▶ Description of the task: Go through the records below and return each line that has "flow" in it.

(Source data)
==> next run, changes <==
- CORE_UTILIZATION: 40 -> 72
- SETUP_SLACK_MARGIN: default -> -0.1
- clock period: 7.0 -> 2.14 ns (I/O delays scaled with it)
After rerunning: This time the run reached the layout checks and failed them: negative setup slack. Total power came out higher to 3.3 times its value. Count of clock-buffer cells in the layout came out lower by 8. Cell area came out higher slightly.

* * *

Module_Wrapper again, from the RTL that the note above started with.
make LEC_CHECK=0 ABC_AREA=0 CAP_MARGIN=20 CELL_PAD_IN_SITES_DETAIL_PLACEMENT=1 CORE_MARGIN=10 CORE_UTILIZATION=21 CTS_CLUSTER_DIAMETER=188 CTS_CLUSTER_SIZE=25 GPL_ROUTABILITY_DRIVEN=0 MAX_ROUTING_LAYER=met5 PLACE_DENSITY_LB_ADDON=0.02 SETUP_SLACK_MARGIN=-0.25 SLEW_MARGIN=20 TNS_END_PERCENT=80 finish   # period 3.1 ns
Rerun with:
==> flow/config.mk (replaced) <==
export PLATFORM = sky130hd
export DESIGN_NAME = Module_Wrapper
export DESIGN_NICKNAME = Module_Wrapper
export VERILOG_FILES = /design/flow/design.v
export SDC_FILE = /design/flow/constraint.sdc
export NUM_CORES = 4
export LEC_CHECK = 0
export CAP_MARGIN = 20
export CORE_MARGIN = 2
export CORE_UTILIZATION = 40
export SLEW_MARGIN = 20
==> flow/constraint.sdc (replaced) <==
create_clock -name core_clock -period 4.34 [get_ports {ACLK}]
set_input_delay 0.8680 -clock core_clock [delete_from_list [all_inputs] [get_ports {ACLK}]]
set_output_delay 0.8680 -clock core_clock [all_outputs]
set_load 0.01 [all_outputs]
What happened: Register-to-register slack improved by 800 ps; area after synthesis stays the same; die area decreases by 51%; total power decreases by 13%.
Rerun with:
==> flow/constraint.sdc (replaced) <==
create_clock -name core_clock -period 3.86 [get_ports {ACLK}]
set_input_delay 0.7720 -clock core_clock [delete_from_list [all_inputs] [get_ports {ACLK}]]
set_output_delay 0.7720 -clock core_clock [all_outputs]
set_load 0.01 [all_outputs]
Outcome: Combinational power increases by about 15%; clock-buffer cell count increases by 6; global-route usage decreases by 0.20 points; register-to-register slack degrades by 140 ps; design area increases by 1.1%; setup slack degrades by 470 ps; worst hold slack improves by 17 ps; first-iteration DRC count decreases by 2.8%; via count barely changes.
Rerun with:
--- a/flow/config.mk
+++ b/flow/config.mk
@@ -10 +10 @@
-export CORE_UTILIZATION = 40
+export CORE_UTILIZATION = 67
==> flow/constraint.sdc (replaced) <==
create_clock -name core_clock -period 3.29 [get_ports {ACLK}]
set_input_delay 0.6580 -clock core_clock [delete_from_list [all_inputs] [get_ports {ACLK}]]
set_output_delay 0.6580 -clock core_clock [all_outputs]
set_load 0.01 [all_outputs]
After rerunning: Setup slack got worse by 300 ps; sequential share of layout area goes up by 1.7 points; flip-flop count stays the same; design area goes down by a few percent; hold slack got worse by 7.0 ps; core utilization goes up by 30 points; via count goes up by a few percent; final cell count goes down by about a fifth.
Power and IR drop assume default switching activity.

▶ Solution for this exercise:
==> flow/config.mk (replaced) <==
export VERILOG_FILES = /design/flow/design.v
export SDC_FILE = /design/flow/constraint.sdc
==> flow/constraint.sdc (replaced) <==
==> flow/constraint.sdc (replaced) <==
--- a/flow/config.mk
+++ b/flow/config.mk
==> flow/constraint.sdc (replaced) <==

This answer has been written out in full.